### About this exercise
Using the data that follows, return exactly the lines from the one that contains "dfrtp_1 0.35, mux2i_1" through the one that contains "-- cell families", ends included.

### Records

$ cat src/design/ppmra_pkg.sv
package ppmra_pkg;

  localparam int unsigned WIDTH_W  = 16;
  localparam int unsigned SUM_W    = 20;
  localparam int unsigned STORED_W = 4;
  localparam int unsigned CENTER_W = 16;
  localparam int unsigned SEL_W    = 3;

  localparam logic [WIDTH_W-1:0] SYNC_GAP_RST = 16'd5000;

  // Item commands
  typedef enum logic [1:0] {
    CMD_EDGE = 2'd0,
    CMD_TICK = 2'd1,
    CMD_ARM  = 2'd2,
    CMD_CAL  = 2'd3
  } cmd_e;

  // Arming sequencer state codes
  localparam logic [1:0] PH_IDLE    = 2'd0;
  localparam logic [1:0] PH_POLL    = 2'd1;
  localparam logic [1:0] PH_RECHECK = 2'd2;
  localparam logic [1:0] PH_RELEASE = 2'd3;

  localparam int unsigned ARM_TICK_W = 5;
  localparam logic [ARM_TICK_W-1:0] RECHECK_TICKS = 5'd10;
  localparam logic [ARM_TICK_W-1:0] RELEASE_TICKS = 5'd30;

  // Stick thresholds in microseconds
  localparam logic [WIDTH_W-1:0] CH3_HI_THR  = 16'd1900;
  localparam logic [WIDTH_W-1:0] CH2_LO_THR  = 16'd1050;
  localparam logic [WIDTH_W-1:0] CH4_HI_THR  = 16'd1800;
  localparam logic [WIDTH_W-1:0] CH5_LO_THR  = 16'd1200;
  localparam logic [WIDTH_W-1:0] CH3_REL_THR = 16'd1600;

  // What a beat does to the center registers when it leaves the first stage
  typedef enum logic [1:0] {
    CEN_KEEP  = 2'd0,
    CEN_CLEAR = 2'd1,
    CEN_LOAD  = 2'd2
  } cen_op_e;

  typedef struct packed {
    logic [STORED_W-1:0]       stored;
    logic                      sync;
    logic                      busy;
    logic                      arm_done;
    logic                      cal_done;
    cen_op_e                   cen_op;
    logic [2:0][SUM_W-1:0]     sums;
  } stage_t;

  typedef struct packed {
    logic [STORED_W-1:0] stored;
    logic                sync;
    logic [WIDTH_W-1:0]  width;
    logic                busy;
    logic                arm_done;
    logic                cal_done;
  } result_t;

endpackage

$ cat src/design/ppmra_chan_store.sv
module ppmra_chan_store #(
  parameter int unsigned DEPTH = 8,
  parameter int unsigned AW    = (DEPTH > 1) ? $clog2(DEPTH) : 1
) (
  input  logic                              clk_i,
  input  logic                              rst_ni,
  input  logic                              wr_en_i,
  input  logic [AW-1:0]                     wr_addr_i,
  input  logic [ppmra_pkg::WIDTH_W-1:0]     wr_data_i,
  input  logic                              rd_en_i,
  input  logic                              rd_ok_i,
  input  logic [AW-1:0]                     rd_addr_i,
  output logic [ppmra_pkg::WIDTH_W-1:0]     rd_data_o
);

  logic [ppmra_pkg::WIDTH_W-1:0] mem_q [DEPTH];
  logic [DEPTH-1:0]              vld_q;
  logic [ppmra_pkg::WIDTH_W-1:0] rd_data_q;

  always_ff @(posedge clk_i) begin
    if (wr_en_i) begin
      mem_q[wr_addr_i] <= wr_data_i;
    end
  end

  // entries never written read as zero
  always_ff @(posedge clk_i or negedge rst_ni) begin
    if (!rst_ni) begin
      vld_q <= '0;
    end else if (wr_en_i) begin
      vld_q[wr_addr_i] <= 1'b1;
    end
  end

  // registered read, new data forwarded on a same-address write
  always_ff @(posedge clk_i) begin
    if (rd_en_i) begin
      if (!rd_ok_i) begin
        rd_data_q <= '0;
      end else if (wr_en_i && (wr_addr_i == rd_addr_i)) begin
        rd_data_q <= wr_data_i;
      end else if (!vld_q[rd_addr_i]) begin
        rd_data_q <= '0;
      end else begin
        rd_data_q <= mem_q[rd_addr_i];
      end
    end
  end

  assign rd_data_o = rd_data_q;

endmodule

$ cat config.mk
export PLATFORM = sky130hd
export DESIGN_NAME = ppmra_chan_store
export DESIGN_NICKNAME = d
export VERILOG_FILES = /design/src/design/ppmra_pkg.sv /design/src/design/ppmra_chan_store.sv
export SDC_FILE = /design/constraint.sdc
export NUM_CORES = 1
export LEC_CHECK = 0
export BUFFER_PORTS_ARGS = -buffer_cell sky130_fd_sc_hd__buf_4
export CORE_MARGIN = 1.5
export CORE_UTILIZATION = 30
export DETAILED_ROUTE_END_ITERATION = 16
export HOLD_SLACK_MARGIN = 0.06
export PLACE_DENSITY = 0.44
export SYNTH_ARGS = -nofsm -noshare
export SYNTH_HDL_FRONTEND = slang
export SYNTH_SLANG_ARGS = --single-unit
$ cat constraint.sdc
create_clock -name clk_i -period 1.26 [get_ports clk_i]
set_input_delay 0.252 -clock clk_i [delete_from_list [all_inputs] [get_ports clk_i]]
set_output_delay 0.252 -clock clk_i [all_outputs]
set_load 0.005 [all_outputs]
---- Yosys cells after proc, flatten, opt, wreduce, memory -nomap -nowiden ----
Memory sizes are Yosys's and may differ from the RTL's.
Cells that the tools add are included.
word-level totals
  logic and storage cells ................. 18
  bits in read-only memories .............. 0
  flip-flop bits (word level) ............. 24
  output and inout port bits .............. 16
  memory bits (writable) .................. 128
  memories ................................ 1
  latch bits .............................. 0
memories
  name   words  bits a word  read ports  clocked after Yosys merged registers in  write ports  line                    text
  mem_q  8      16           1           0                                        1            ppmra_chan_store.sv:16  logic [ppmra_pkg::WIDTH_W-1:0] mem_q [DEPTH];
cells by class
  order comparisons ....................... 3
  $mul .................................... 0
  bitwise operators ....................... 1
  equality and inequality tests ........... 1
  divide/modulo/power cells ............... 0
  muxes and demuxes ....................... 8
  shift-type cells ........................ 0
  add/sub/neg operators ................... 0
  reductions and logical operators ........ 2
operators with widths
  kind                                                                                 count
  16-bit two-way mux                                                                   2
  3-bit by 4-bit < comparator with 1-bit output, second input constant                 2
  8-bit bitwise OR                                                                     1
  1-bit two-way mux                                                                    4
  1-bit binary-select mux with 3-bit select                                            1
  1-bit demux with 3-bit select                                                        1
  3-bit equality test                                                                  1
  3-bit by 1-bit greater-or-equal comparator with 1-bit output, second input constant  1
  1-bit logical AND                                                                    2

---- Logic depth before layout (Yosys ltp) ----
  depth after elaboration ................. 5
  depth in mapped cells ................... 6
  mapped depth without buffers ............ 4

---- Least setup slack after synthesis ----
OpenSTA, ideal clock, no wires.
  kind .................................... input to register
  start point ............................. input port wr_addr_i[2]
  end point ............................... memory mem_q[0][0] (netlist name), enable pin
  data required time ...................... 0.849 ns
  slack ................................... -0.745 ns
  arrival time ............................ 1.595 ns
  cell stages on the path ................. 2
  path buffers ............................ 0
  cells stage by stage .................... nand2b_1 > nor3_1
RTL lines
  element      line                    text
  from (decl)  ppmra_chan_store.sv:8   input logic [AW-1:0] wr_addr_i,
  to (decl)    ppmra_chan_store.sv:16
No word-level cell before the write port.

---- Worst setup path in the final report ----
  start point ............................. register vld_q[5]
  end point ............................... register rd_data_q, in the netlist rd_data_o[9] (data pin)
between the ends
  cells in the longest elaborated chain, start to end .. 4
RTL lines
  element                                    line                    text
  from (decl)                                ppmra_chan_store.sv:17  logic [DEPTH-1:0] vld_q;
  from (signal assigned)                     ppmra_chan_store.sv:29  vld_q <= '0;
  from (signal, indexed assignment)          ppmra_chan_store.sv:31  vld_q[wr_addr_i] <= 1'b1;
  1-bit binary-select mux with 3-bit select  ppmra_chan_store.sv:42  end else if (!vld_q[rd_addr_i]) begin
  1-bit two-way mux (not written as such)    ppmra_chan_store.sv:42
  16-bit two-way mux                         ppmra_chan_store.sv:42
  16-bit two-way mux                         ppmra_chan_store.sv:40  end else if (wr_en_i && (wr_addr_i == rd_addr_i)) begin
  to (signal assigned)                       ppmra_chan_store.sv:41  rd_data_q <= wr_data_i;
  to (signal assigned)                       ppmra_chan_store.sv:45  rd_data_q <= mem_q[rd_addr_i];
  to (decl)                                  ppmra_chan_store.sv:18  logic [ppmra_pkg::WIDTH_W-1:0] rd_data_q;
No other way between the ends. The select of a mux whose other input is x is not followed.
A chain may end at the register's enable or synchronous reset.

==> results_dict.tcl <==
set metrics [dict create \
    synth_area_leader_cell "edfxtp_1" \
    wl_per_cell_um 20.2 \
    endpoint_kind "flip-flop" \
    core_mm2 0.0190 \
    startpoint_type "flip-flop" \
    cts_made_buffers 17 \
    yosys.cell_count.top_type "edfxtp_1" \
    postCtsSetupBuffers 0 \
    synth_common_cells "edfxtp_1, mux4_2, mux2i_1, o2bb2ai_1" \
    die_w_um 143 \
    synth_area_leaders "edfxtp_1, mux4_2, dfrtp_1" \
    rsz0062_at_grt "true" \
    grt_max_degree 17 \
    drt-initial-drc-count 137 \
    p_per_area_mw_per_mm2 1570 \
    critical_path_class "flip-flop to flip-flop" \
    fin_crit_sh 1.07 \
    synth_edf_count 144 \
    routed_wl_mm 12.7 \
    grt_pass1_wl_mm 19.5 \
    vdd_ir_drop_max_v 0.00105 \
    slew_headroom 0.727 \
    die_area_mm2 0.0204 \
    status "complete, but fails checks" \
    ys_warn_count 0 \
    clock_latency_ns 0.42 \
    cts_tree "yes" \
    antenna_cells 0 \
    drt_first_pass_iters 4 \
    layout.nets 380 \
    setup_slack_ns -0.0889 \
    worst_pin_slew_ns 0.407 \
    hold_viol_final 0 \
    placed_cell_area_mm2 0.00692 \
    critPathArrivalTime_ns 1.62 \
    htree_num_levels 4 \
    area_delta_synth_final_pct 30.5 \
    ant_nets 0 \
    syn_nets 292 \
    clock_sinks 152 \
    synth_flop_cell "edfxtp_1" \
    finalSetupViolCount 17 \
    ys_seq_area_frac 0.770 \
    maxCapViolCount 0 \
    syn_area_mm2 0.00587 \
    synth-seq-cells 152 \
    synth.distinct_cells 24 \
    drive_above_1_share 0.464 \
    syn_inst 265 \
    portBuffers 42 \
    synthArstFlopShare 0.0526 \
    finalCriticalPeriod_ns 1.35 \
    drv_slew 0 \
    tns_ns -1.07 \
    avgSynthCellArea_um2 22.2 \
    path_clk_slew_ns 0.07 \
    detail_route.vias_per_cell 4.58 \
    max_freq_ghz 0.741 \
    io_pins 43 \
    start_util 0.310 \
    dpl.hpwl_mm 8.29 \
    skew_ns 0.0109 \
    fp.dieH_um 143 \
    grt_pass1_vias 3203 \
    rows 50 \
    crit_fanout 6 \
    root_buffer "clkbuf_16" \
    critPathRequiredTime_ns 1.53 \
    placed_cells 590 \
    grt_usage 0.137 \
    p_leak_nw 2.60 \
    hold_path_class "input port to flip-flop" \
    routed-via-count 2868 \
    overflow 0 \
    yosys.area.top_type_share 0.736 \
    final_cells 626 \
    finalPower_w 0.0121 \
    gp_congestion 0.658 \
    clk_path_buf_depth 2 \
    violations "negative setup slack" \
    antenna_found_initial 0 \
    stdcell_area_mm2 0.00767 \
    drc_errors 0 \
]
-- worst max-delay path, cell delays in order, from the launching register on --
cell and delay [ns]:
dfrtp_1 0.35, mux2i_1 0.08, a32oi_1 0.22, nand4_2 0.19, buf_4 0.21, o2bb2ai_1 0.15
-- metal layers --
metal	GRT usage	vias up	share of wire
met2	0.215	54	0.49
met5	0	-	0
met1	0.183	1513	0.46
li1	-	1288	-
met3	0.0399	13	0.036
met4	0.0407	0	0.0099
-- registers in the layout (all words and copies together), names as in the netlist --
name       flops
mem_q        128
rd_data_o     16
vld_q          8
-- cell families after synthesis --
family / count (synthesis) / synth area share
muxes: 52 / 0.158
AOI/OAI and AO/OA: 18 / 0.0262
xor gates and xnor gates: 3 / 0.00447
and+or+nand+nor: 27 / 0.0253
buffers and inverters: 13 / 0.0158
DFF: 152 / 0.770
-- cells in the final DEF, fill, tap and decap left out, drive strengths merged --
master | netlist | final
edfxtp | 144 | 144
buf | 11 | 76
mux4 | 32 | 32
mux2i | 20 | 20
clkbuf | 0 | 17
o2bb2ai | 16 | 16
inv | 2 | 10
or2 | 8 | 8
dfrtp | 8 | 8
nor2 | 8 | 8
dlygate4sd3 | 0 | 4
xnor2 | 3 | 3
bufinv | 0 | 3
nand2b | 3 | 3
nand2 | 2 | 2
clkinv | 0 | 2
clkinvlp | 0 | 2
nor3 | 2 | 2
nand4 | 2 | 2
nand3 | 1 | 1
nor2b | 1 | 1
a32oi | 1 | 1
a21oi | 1 | 1
-- final timing paths --
check	from	end	slack, ns	cells past startpoint
min	wr_data_i[12]	mem_q[4][12]	0.07	1
max reg2reg	vld_q[5]	rd_data_o[9]	-0.09	5
max in group asynchronous	rst_ni	vld_q[7]	0.95	2
min reg2reg	vld_q[0]	vld_q[0]	0.47	1
max	vld_q[5]	rd_data_o[9]	-0.09	5
min in group asynchronous	rst_ni	vld_q[3]	0.18	2
-- what timing repair did --
action                                  4_1_cts  5_1_grt
resized for setup                            13        3
endpoints found under the setup margin       19       20
hold endpoints to repair                     21        0
hold buffers                                  4        0
-- through the flow --
step	hold WS, ns	setup slack (ns)	util
final	0.0680	-0.0889	0.404
after global routing	0.0641	-0.176	0.404
after CTS	0.0627	-0.100	0.404
after detailed placement	0.0811	-0.442	0.365
after global placement	0.0751	-0.406	0.365
after floorplan	-0.0436	-0.198	-
-- final cells by class --
class                   instances  area, um2
well taps                     260        325
flip-flops and latches        152       4520
clock buffers                  17        425
inverters                       2       7.51
multi-input cells             100       1370
repair buffers                 80        813
clock inverters                15        203
fillers                      1707      11300
-- report_power, final --
part / internal, W / switching (W)
registers: 0.00575 / 0.0000561
logic: 0.000447 / 0.000423
clock network: 0.00320 / 0.00220
Power figures use the tool's default switching activity.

### Problem solution
dfrtp_1 0.35, mux2i_1 0.08, a32oi_1 0.22, nand4_2 0.19, buf_4 0.21, o2bb2ai_1 0.15
-- metal layers --
metal	GRT usage	vias up	share of wire
met2	0.215	54	0.49
met5	0	-	0
met1	0.183	1513	0.46
li1	-	1288	-
met3	0.0399	13	0.036
met4	0.0407	0	0.0099
-- registers in the layout (all words and copies together), names as in the netlist --
name       flops
mem_q        128
rd_data_o     16
vld_q          8
-- cell families after synthesis --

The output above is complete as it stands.